* What this task involves
Find all lines below containing the string "found" and return them.

* Materials provided
____________
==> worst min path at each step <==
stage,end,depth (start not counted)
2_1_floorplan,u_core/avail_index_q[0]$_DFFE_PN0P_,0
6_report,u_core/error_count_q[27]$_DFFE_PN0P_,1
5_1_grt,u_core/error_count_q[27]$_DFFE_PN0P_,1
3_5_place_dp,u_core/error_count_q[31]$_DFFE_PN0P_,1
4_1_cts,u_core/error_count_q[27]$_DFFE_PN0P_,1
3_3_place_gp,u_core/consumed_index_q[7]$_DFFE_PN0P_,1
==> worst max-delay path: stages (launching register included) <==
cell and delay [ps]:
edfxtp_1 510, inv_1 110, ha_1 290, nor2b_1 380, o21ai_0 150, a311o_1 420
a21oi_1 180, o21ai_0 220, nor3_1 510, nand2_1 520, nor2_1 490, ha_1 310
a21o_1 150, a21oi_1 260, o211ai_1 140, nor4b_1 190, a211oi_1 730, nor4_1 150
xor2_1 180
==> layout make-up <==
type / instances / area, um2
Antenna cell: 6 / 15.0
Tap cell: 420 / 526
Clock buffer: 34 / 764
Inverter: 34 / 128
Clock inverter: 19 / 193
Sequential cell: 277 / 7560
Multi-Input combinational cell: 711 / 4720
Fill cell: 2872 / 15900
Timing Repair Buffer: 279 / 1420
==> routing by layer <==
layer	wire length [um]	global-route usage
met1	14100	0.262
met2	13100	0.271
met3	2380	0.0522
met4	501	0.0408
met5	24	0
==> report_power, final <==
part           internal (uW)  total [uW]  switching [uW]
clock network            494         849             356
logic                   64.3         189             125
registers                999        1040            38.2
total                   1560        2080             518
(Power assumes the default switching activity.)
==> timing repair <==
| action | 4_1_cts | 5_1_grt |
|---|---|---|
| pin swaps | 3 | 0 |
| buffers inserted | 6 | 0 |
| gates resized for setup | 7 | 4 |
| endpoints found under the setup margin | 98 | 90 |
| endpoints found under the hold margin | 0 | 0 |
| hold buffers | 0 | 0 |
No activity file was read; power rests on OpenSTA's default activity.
**config.mk**
```make
export PLATFORM = sky130hd
export DESIGN_NAME = imucf_isqrt
export DESIGN_NICKNAME = d
export VERILOG_FILES = /design/src/imucf_isqrt.sv
export SDC_FILE = /design/constraint.sdc
export NUM_CORES = 1
export LEC_CHECK = 0
export BUFFER_PORTS_ARGS = -buffer_cell sky130_fd_sc_hd__buf_4
export CORE_ASPECT_RATIO = 0.6
export CORE_MARGIN = 2
export CORE_UTILIZATION = 45
export CTS_BUF_LIST = sky130_fd_sc_hd__clkbuf_4 sky130_fd_sc_hd__clkbuf_8
export CTS_CLUSTER_SIZE = 12
export DETAILED_ROUTE_END_ITERATION = 10
export SLEW_MARGIN = 5
export SYNTH_ARGS = -nofsm -noshare
export SYNTH_HDL_FRONTEND = slang
export SYNTH_SLANG_ARGS = --single-unit
export TNS_END_PERCENT = 100
```
**constraint.sdc**
```tcl
create_clock -name i_clk -period 6.4 [get_ports i_clk]
set_input_delay 0.96 -clock i_clk [delete_from_list [all_inputs] [get_ports i_clk]]
set_output_delay 0.96 -clock i_clk [all_outputs]
set_load 0.05 [all_outputs]
```
==> src/imucf_pkg.sv <==
// Shared constants, types and the arctangent table of the attitude filter.
`default_nettype none
package imucf_pkg;

    localparam int CORDIC_STEPS_DEF = 16;
    localparam int TABLE_LEN        = 24;

    // Configuration register indexes.
    localparam logic REG_RESTRICT = 1'b0;
    localparam logic REG_GFS      = 1'b1;

    localparam logic signed [33:0] DEG180  = 34'sd11796480;
    localparam logic signed [33:0] DEG360  = 34'sd23592960;
    localparam logic signed [21:0] W_GYRO  = 22'sd62259;
    localparam logic signed [21:0] W_ACCEL = 22'sd3277;
    localparam logic signed [21:0] ROT_K   = 22'sd46341;
    localparam logic signed [31:0] FS_BASE = 32'sd250;

    typedef logic signed [31:0] t_angle;
    typedef logic signed [17:0] t_vec;

    // atan(2^-i) in Q16.16 degrees.
    function automatic t_angle atan_entry(input logic [4:0] idx);
        t_angle v;
        unique case (idx)
            5'd0:    v = 32'sd2949120;
            5'd1:    v = 32'sd1740967;
            5'd2:    v = 32'sd919879;
            5'd3:    v = 32'sd466945;
            5'd4:    v = 32'sd234379;
            5'd5:    v = 32'sd117304;
            5'd6:    v = 32'sd58666;
            5'd7:    v = 32'sd29335;
            5'd8:    v = 32'sd14668;
            5'd9:    v = 32'sd7334;
            5'd10:   v = 32'sd3667;
            5'd11:   v = 32'sd1833;
            5'd12:   v = 32'sd917;
            5'd13:   v = 32'sd458;
            5'd14:   v = 32'sd229;
            5'd15:   v = 32'sd115;
            5'd16:   v = 32'sd57;
            5'd17:   v = 32'sd29;
            5'd18:   v = 32'sd14;
            5'd19:   v = 32'sd7;
            5'd20:   v = 32'sd4;
            5'd21:   v = 32'sd2;
            5'd22:   v = 32'sd1;
            default: v = 32'sd0;
        endcase
        return v;
    endfunction

endpackage
`default_nettype wire

==> src/imucf_cordic.sv <==
// Iterative CORDIC vectoring unit giving atan2(y, x) in Q16.16 degrees.
`default_nettype none
module imucf_cordic #(
    parameter int CORDIC_STEPS = imucf_pkg::CORDIC_STEPS_DEF
) (
    input  wire logic              i_clk,
    input  wire logic              i_rst_n,
    input  wire logic              i_start,
    input  wire imucf_pkg::t_vec   i_y,
    input  wire imucf_pkg::t_vec   i_x,
    output logic                   o_busy,
    output imucf_pkg::t_angle      o_angle
);
    localparam int N  = (CORDIC_STEPS < imucf_pkg::TABLE_LEN) ? CORDIC_STEPS
                                                               : imucf_pkg::TABLE_LEN;
    localparam int CW = $clog2(N + 1);

    logic                    r_busy;
    logic                    r_skip;
    logic [CW-1:0]           r_i;
    logic signed [33:0]      r_x;
    logic signed [33:0]      r_y;
    imucf_pkg::t_angle       r_z;
    imucf_pkg::t_angle       r_base;
    logic signed [33:0]      n_x;
    logic signed [33:0]      n_y;
    imucf_pkg::t_angle       n_z;
    logic signed [33:0]      c_xe;
    logic signed [33:0]      c_ye;
    imucf_pkg::t_angle       c_step;

    assign c_xe   = 34'(i_x);
    assign c_ye   = 34'(i_y);
    assign c_step = imucf_pkg::atan_entry(5'(r_i));

    always_comb begin
        if (r_y >= 0) begin
            n_x = r_x + (r_y >>> r_i);
            n_y = r_y - (r_x >>> r_i);
            n_z = r_z + c_step;
        end else begin
            n_x = r_x - (r_y >>> r_i);
            n_y = r_y + (r_x >>> r_i);
            n_z = r_z - c_step;
        end
    end

    assign o_busy  = r_busy;
    assign o_angle = r_base + r_z;

    always_ff @(posedge i_clk) begin
        if (!i_rst_n) begin
            r_busy <= 1'b0;
        end else if (i_start) begin
            r_busy <= 1'b1;
            r_i    <= '0;
            r_z    <= '0;
            r_skip <= (i_y == 0);
            // A left half-plane vector is turned through 180 degrees first.
            if (i_y == 0) begin
                r_base <= (i_x < 0) ? 32'(imucf_pkg::DEG180) : 32'sd0;
            end else if (i_x < 0) begin
                r_base <= (i_y > 0) ? 32'(imucf_pkg::DEG180) : 32'(-imucf_pkg::DEG180);
            end else begin
                r_base <= 32'sd0;
            end
            r_x <= ((i_x < 0) ? -c_xe : c_xe) <<< 12;
            r_y <= ((i_x < 0) ? -c_ye : c_ye) <<< 12;
        end else if (r_busy) begin
            if (r_skip || (r_i == CW'(N))) begin
                r_busy <= 1'b0;
            end else begin
                r_x <= n_x;
                r_y <= n_y;
                r_z <= n_z;
                r_i <= r_i + CW'(1);
            end
        end
    end
endmodule
`default_nettype wire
____________
* Problem solution
| endpoints found under the setup margin | 98 | 90 |
| endpoints found under the hold margin | 0 | 0 |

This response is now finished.